Saved data entries:
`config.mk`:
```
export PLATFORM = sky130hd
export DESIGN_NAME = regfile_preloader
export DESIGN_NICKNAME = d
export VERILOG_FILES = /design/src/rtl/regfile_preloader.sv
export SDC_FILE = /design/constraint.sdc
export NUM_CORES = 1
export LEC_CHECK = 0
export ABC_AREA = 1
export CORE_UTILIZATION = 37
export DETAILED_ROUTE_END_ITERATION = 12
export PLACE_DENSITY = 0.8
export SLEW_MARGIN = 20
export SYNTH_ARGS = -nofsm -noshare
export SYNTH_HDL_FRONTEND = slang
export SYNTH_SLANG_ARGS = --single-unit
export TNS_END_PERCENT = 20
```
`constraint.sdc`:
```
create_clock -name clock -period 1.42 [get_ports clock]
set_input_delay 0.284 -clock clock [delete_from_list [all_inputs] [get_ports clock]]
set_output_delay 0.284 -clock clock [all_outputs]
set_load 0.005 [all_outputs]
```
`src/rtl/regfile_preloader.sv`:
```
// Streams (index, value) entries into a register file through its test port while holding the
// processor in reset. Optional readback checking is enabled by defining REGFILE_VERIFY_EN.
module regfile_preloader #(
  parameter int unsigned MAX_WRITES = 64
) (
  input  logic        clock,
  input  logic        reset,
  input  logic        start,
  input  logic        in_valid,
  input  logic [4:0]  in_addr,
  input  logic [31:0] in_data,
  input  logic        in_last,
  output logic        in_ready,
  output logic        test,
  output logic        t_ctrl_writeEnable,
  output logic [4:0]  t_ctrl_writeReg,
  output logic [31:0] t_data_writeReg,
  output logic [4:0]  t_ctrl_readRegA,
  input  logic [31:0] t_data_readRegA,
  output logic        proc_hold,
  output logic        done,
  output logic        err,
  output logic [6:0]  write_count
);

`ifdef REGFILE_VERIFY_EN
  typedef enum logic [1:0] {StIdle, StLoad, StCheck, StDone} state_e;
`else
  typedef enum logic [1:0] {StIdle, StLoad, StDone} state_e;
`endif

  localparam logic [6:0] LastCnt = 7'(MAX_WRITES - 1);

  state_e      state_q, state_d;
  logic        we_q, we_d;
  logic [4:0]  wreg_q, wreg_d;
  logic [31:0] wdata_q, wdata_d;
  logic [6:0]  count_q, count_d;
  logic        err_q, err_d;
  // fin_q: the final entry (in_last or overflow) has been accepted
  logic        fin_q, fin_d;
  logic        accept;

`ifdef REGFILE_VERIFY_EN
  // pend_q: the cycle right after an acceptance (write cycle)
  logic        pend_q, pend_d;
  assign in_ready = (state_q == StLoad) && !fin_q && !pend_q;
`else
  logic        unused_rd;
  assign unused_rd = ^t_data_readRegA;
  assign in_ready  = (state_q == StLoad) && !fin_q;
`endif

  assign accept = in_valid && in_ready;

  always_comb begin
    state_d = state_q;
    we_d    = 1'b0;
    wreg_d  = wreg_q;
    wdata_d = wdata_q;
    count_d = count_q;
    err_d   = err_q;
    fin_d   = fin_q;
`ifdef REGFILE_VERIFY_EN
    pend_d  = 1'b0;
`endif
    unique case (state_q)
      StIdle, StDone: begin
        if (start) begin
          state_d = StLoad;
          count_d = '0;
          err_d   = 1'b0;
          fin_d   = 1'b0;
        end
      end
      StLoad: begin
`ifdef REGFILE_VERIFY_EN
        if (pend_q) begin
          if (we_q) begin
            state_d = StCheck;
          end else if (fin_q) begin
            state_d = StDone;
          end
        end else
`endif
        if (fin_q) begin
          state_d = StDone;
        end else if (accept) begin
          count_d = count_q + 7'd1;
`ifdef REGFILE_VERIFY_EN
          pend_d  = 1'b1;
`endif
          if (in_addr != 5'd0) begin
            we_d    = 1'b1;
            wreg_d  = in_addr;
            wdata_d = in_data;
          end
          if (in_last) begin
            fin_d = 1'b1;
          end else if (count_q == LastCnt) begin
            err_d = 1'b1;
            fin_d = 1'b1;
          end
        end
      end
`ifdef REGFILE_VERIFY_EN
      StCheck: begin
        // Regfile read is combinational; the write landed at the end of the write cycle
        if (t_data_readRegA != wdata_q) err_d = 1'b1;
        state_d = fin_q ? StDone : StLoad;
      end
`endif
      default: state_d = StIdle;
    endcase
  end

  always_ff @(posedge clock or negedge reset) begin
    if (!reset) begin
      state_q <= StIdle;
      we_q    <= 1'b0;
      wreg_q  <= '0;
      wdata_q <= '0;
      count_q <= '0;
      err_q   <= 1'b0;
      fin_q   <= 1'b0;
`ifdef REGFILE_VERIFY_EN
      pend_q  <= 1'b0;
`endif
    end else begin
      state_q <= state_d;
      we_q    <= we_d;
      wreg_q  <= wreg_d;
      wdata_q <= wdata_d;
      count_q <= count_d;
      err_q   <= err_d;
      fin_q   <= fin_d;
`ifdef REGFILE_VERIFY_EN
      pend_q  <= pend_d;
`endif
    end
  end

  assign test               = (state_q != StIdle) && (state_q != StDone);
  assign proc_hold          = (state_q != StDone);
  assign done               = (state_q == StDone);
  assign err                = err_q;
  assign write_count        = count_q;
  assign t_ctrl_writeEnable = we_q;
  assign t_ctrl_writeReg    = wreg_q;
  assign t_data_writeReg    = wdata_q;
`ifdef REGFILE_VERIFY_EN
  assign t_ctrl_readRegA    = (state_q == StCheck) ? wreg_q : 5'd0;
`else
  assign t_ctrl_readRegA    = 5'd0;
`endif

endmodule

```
* * *
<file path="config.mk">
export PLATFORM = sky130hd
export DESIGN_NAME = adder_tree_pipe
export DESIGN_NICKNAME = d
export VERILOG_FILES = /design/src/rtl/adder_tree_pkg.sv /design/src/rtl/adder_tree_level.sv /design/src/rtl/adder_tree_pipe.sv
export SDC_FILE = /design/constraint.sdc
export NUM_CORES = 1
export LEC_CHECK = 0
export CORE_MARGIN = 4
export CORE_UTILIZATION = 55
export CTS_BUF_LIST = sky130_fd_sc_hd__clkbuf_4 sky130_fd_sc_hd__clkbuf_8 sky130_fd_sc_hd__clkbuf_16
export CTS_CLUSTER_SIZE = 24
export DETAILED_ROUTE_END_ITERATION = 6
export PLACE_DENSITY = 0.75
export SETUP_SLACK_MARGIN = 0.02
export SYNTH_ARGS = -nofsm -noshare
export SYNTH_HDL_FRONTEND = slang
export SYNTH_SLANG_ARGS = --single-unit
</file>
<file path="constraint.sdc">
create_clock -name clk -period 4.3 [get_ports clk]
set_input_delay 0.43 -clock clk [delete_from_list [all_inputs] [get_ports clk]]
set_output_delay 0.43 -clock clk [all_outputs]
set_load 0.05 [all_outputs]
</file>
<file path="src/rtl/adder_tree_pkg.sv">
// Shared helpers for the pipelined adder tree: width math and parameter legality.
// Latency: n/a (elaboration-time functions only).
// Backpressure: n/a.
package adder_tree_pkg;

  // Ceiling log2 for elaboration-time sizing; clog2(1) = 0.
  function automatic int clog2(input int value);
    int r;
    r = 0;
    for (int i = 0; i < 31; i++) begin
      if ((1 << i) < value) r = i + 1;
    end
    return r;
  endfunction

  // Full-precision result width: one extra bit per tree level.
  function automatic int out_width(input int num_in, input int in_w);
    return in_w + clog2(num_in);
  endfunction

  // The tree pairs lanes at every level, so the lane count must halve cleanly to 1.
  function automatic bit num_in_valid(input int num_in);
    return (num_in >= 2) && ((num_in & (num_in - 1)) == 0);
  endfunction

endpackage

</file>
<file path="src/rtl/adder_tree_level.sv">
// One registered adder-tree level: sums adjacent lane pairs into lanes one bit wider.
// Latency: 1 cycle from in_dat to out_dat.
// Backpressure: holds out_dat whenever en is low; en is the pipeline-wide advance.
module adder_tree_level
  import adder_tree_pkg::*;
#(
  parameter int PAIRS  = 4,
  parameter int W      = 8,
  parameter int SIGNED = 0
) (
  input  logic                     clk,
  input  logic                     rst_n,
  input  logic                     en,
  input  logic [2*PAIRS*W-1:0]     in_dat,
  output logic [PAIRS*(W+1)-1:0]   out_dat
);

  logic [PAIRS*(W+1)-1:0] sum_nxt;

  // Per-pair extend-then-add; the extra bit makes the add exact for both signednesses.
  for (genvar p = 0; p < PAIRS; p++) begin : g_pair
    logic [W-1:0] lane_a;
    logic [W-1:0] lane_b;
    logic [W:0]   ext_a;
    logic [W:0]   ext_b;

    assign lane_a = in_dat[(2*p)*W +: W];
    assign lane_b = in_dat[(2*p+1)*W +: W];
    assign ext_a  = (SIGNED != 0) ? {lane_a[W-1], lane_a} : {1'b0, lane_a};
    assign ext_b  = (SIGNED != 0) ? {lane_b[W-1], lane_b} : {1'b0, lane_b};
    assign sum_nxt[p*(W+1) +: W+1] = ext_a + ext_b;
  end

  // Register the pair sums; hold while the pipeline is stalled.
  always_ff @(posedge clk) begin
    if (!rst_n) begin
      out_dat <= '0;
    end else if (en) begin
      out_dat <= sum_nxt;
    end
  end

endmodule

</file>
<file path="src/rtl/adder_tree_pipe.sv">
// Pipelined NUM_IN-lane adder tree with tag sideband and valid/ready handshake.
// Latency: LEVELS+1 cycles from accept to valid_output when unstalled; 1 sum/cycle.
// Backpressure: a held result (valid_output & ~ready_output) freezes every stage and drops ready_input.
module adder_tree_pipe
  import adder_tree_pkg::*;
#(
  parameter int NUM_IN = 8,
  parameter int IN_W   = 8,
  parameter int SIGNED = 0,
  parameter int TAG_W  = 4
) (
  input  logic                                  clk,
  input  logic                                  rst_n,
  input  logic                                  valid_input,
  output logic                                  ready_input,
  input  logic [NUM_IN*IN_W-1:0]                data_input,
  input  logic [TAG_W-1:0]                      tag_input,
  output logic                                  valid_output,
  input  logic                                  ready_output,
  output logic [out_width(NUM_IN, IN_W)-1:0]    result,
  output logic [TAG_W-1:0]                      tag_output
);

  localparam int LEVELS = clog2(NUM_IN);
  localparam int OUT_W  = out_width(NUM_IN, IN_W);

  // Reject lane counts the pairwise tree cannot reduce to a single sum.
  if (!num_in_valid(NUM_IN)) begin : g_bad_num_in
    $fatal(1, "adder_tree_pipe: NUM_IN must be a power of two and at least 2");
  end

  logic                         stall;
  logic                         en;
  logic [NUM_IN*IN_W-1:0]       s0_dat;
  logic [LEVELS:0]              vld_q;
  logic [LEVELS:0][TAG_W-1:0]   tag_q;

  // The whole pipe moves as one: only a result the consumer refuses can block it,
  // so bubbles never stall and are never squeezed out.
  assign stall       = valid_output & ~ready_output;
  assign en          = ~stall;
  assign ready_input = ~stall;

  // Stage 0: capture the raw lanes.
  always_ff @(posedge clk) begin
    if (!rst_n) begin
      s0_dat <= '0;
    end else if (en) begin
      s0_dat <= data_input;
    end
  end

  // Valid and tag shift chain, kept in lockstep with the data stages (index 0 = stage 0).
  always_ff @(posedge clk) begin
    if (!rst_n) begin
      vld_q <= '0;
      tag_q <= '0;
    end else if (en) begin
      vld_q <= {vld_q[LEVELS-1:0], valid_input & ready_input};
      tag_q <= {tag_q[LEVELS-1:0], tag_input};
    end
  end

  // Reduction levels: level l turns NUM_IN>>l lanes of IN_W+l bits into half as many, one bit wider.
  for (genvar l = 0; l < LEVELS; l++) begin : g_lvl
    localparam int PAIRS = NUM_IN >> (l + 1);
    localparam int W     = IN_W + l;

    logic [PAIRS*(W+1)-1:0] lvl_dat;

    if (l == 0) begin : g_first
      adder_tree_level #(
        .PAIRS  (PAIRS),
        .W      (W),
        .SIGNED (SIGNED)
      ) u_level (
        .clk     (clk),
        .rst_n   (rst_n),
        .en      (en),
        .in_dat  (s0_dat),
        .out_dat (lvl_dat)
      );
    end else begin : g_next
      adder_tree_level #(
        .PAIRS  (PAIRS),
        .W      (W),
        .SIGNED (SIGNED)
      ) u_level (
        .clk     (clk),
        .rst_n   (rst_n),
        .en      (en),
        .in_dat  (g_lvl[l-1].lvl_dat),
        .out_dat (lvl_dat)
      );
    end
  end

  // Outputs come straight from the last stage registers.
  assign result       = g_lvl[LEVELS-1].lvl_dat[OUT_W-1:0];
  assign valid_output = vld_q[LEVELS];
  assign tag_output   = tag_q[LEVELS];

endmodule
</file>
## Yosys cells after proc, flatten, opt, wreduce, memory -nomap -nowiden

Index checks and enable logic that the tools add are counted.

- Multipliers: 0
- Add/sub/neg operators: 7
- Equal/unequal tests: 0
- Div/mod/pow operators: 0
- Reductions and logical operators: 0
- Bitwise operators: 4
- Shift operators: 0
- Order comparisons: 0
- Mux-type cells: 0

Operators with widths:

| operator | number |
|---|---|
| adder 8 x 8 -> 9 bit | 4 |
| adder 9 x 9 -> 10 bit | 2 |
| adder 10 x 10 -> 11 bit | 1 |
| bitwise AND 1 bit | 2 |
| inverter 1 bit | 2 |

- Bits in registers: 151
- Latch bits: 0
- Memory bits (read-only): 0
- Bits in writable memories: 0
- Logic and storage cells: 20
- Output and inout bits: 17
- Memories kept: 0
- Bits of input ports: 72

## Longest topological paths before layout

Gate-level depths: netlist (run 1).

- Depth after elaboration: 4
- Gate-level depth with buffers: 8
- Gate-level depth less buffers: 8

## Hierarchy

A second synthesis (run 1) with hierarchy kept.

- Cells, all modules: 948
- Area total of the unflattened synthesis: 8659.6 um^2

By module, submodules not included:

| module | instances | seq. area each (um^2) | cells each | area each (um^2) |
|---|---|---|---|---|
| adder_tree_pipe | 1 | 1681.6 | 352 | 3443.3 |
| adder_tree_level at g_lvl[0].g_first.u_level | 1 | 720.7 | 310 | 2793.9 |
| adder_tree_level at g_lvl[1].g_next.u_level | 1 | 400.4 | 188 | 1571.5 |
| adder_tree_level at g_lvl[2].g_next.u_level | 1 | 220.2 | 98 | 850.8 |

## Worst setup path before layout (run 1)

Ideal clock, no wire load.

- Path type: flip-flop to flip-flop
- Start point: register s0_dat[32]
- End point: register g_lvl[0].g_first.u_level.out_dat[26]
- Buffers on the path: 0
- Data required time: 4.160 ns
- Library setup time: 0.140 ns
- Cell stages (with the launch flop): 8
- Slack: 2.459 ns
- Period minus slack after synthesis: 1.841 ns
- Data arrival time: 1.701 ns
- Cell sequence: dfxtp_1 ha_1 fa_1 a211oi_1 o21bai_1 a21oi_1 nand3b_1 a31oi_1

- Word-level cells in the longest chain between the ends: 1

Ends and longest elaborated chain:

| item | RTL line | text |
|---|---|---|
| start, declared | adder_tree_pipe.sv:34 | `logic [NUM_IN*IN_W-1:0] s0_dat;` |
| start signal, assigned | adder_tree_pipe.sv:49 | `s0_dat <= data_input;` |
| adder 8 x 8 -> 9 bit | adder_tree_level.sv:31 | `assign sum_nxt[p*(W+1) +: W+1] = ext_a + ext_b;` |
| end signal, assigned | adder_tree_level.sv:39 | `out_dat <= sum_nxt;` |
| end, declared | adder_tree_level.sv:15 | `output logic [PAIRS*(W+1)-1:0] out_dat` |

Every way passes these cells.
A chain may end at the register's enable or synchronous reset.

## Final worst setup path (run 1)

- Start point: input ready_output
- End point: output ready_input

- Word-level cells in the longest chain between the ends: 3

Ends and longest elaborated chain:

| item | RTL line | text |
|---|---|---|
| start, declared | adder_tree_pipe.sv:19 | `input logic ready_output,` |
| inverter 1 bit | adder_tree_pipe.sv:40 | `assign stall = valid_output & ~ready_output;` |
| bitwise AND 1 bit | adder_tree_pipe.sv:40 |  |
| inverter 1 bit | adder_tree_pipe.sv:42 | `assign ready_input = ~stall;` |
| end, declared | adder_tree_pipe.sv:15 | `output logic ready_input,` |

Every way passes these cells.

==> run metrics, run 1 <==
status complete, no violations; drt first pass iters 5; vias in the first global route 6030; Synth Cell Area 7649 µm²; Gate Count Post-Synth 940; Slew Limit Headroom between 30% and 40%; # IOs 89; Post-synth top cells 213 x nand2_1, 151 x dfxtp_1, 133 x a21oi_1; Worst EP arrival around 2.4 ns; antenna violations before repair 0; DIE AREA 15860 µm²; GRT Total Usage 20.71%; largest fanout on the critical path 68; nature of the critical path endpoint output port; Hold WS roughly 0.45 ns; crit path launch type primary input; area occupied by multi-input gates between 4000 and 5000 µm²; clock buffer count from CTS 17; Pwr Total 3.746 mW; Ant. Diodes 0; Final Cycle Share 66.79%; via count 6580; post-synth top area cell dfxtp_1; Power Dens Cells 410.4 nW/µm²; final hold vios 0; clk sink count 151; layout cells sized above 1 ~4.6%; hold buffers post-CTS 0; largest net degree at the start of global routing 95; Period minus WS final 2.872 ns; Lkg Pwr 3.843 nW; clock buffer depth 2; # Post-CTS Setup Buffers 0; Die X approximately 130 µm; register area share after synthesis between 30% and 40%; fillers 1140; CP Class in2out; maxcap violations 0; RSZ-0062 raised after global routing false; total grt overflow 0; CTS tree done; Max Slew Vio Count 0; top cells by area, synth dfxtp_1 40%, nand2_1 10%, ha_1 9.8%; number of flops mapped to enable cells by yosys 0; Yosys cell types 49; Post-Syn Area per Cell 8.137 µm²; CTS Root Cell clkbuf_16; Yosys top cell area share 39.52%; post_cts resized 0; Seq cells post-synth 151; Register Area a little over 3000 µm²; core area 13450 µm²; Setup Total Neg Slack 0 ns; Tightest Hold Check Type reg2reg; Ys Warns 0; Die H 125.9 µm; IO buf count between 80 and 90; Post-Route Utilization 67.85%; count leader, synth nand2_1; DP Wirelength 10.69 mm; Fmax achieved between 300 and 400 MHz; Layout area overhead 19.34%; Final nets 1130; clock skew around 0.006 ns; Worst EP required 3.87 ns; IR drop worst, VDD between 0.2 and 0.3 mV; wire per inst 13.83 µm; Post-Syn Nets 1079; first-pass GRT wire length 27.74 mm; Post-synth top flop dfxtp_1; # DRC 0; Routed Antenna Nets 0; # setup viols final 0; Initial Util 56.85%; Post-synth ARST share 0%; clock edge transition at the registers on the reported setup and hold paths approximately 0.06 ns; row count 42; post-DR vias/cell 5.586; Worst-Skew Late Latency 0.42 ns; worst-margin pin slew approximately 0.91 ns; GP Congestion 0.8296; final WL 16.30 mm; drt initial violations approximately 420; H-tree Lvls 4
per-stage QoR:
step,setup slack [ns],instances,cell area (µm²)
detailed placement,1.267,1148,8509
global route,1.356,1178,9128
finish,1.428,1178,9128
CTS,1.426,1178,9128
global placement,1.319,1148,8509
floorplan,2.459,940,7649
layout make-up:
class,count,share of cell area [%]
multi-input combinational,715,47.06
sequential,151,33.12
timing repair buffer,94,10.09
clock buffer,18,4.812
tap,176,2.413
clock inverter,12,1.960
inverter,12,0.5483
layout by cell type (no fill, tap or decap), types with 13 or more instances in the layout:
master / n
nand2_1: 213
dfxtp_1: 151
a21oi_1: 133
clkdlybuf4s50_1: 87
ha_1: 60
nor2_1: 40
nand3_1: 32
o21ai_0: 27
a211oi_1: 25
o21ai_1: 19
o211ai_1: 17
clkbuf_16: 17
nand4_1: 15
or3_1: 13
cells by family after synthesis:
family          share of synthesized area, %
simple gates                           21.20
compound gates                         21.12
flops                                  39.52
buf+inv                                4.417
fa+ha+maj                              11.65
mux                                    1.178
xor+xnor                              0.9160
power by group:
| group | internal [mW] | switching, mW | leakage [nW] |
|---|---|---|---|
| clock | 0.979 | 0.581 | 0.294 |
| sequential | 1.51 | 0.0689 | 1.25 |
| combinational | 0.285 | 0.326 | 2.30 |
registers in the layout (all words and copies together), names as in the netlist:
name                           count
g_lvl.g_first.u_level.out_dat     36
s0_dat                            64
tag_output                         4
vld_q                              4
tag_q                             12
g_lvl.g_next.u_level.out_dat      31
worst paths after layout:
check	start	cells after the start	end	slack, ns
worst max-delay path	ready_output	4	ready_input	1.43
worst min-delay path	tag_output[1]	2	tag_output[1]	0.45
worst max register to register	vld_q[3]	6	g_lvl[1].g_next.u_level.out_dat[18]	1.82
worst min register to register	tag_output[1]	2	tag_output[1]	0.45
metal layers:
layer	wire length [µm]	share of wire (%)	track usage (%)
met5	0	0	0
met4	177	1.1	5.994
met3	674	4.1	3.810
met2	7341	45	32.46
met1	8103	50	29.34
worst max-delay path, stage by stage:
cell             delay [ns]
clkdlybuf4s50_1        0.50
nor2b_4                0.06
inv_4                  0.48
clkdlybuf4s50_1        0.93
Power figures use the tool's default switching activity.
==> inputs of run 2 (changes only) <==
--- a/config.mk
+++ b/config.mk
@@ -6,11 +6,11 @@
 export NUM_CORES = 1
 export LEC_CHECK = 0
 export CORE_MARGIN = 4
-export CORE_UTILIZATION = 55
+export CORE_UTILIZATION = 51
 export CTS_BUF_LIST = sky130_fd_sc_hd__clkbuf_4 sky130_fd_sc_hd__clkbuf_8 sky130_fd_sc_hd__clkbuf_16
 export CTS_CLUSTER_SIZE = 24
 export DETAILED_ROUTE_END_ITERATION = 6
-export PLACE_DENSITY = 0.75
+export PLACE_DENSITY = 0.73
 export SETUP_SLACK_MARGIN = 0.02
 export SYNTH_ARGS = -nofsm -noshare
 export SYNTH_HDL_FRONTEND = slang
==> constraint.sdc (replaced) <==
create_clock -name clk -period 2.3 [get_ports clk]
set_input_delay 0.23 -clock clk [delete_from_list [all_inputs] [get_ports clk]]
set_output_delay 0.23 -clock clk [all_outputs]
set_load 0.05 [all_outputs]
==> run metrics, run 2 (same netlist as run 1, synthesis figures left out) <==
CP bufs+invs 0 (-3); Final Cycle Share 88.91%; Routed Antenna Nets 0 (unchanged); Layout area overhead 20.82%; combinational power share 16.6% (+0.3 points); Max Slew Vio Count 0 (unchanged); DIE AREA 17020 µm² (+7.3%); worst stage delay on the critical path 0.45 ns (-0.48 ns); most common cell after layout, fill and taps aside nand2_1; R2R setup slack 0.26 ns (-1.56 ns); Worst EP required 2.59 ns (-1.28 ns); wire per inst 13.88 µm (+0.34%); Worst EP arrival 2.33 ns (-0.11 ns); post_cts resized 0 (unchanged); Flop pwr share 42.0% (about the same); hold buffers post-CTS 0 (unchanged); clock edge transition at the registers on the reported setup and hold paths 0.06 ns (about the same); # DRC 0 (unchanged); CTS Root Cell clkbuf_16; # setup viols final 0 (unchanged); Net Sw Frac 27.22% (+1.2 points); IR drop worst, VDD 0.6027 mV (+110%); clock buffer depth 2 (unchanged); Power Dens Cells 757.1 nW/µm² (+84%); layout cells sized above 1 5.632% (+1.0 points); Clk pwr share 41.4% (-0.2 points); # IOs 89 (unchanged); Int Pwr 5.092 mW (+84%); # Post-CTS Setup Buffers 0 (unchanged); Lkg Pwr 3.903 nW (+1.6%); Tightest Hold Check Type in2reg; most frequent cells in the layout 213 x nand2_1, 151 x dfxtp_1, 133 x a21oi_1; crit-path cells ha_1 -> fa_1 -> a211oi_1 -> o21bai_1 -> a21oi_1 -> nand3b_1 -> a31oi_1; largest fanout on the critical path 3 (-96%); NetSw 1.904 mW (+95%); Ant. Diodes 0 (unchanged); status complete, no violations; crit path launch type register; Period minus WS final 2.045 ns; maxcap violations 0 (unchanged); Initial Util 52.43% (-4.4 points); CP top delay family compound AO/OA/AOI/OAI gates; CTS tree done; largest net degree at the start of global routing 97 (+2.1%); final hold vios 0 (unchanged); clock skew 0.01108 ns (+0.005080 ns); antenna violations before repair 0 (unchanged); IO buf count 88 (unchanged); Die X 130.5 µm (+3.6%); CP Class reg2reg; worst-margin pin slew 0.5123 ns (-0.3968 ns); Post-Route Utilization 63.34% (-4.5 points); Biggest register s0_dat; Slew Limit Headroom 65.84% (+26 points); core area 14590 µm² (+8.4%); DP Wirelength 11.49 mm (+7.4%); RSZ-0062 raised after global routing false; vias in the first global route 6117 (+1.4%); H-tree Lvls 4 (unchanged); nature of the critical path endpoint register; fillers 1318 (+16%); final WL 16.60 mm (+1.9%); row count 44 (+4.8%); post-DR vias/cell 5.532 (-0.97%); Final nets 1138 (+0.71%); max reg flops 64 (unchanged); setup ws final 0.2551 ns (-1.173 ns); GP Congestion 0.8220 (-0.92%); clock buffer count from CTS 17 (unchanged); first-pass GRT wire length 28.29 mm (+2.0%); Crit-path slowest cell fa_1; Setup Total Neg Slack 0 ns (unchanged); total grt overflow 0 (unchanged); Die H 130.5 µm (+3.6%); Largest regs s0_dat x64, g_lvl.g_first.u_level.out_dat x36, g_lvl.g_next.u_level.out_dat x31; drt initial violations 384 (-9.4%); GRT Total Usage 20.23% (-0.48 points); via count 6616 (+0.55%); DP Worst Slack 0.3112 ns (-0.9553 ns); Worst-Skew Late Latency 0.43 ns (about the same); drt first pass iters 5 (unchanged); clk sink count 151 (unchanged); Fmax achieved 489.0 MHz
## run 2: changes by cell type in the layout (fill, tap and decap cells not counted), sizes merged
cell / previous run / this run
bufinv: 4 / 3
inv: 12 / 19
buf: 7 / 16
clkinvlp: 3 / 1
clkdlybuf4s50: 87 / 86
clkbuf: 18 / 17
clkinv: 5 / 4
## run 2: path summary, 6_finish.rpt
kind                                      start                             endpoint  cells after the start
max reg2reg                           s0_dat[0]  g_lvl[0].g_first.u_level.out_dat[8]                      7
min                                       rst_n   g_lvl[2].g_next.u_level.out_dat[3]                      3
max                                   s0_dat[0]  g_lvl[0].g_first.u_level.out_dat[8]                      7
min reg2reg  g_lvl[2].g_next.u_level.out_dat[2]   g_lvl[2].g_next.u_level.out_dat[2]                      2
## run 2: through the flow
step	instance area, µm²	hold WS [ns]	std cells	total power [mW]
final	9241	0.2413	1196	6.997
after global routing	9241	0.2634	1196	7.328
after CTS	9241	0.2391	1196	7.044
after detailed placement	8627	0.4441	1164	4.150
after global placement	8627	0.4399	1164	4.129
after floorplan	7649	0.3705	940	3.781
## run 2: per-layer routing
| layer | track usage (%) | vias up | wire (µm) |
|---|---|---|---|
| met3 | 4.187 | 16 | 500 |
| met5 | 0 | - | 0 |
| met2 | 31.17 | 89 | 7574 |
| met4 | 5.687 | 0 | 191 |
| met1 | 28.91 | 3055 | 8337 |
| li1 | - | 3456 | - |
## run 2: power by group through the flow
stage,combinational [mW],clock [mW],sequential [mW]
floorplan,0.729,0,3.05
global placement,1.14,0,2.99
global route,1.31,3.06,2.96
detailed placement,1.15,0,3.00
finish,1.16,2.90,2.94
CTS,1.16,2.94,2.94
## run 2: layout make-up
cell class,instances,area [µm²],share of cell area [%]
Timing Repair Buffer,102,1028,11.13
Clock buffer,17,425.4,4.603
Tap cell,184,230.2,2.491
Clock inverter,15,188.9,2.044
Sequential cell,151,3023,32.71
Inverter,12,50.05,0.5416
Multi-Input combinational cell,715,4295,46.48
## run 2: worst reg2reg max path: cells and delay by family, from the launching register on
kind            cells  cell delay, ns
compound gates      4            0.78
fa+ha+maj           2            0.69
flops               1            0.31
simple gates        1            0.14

- **What is needed**
Check each line of the data above for the word "wider" and say how many lines have it. Give the number alone.

- **Result for this task**
2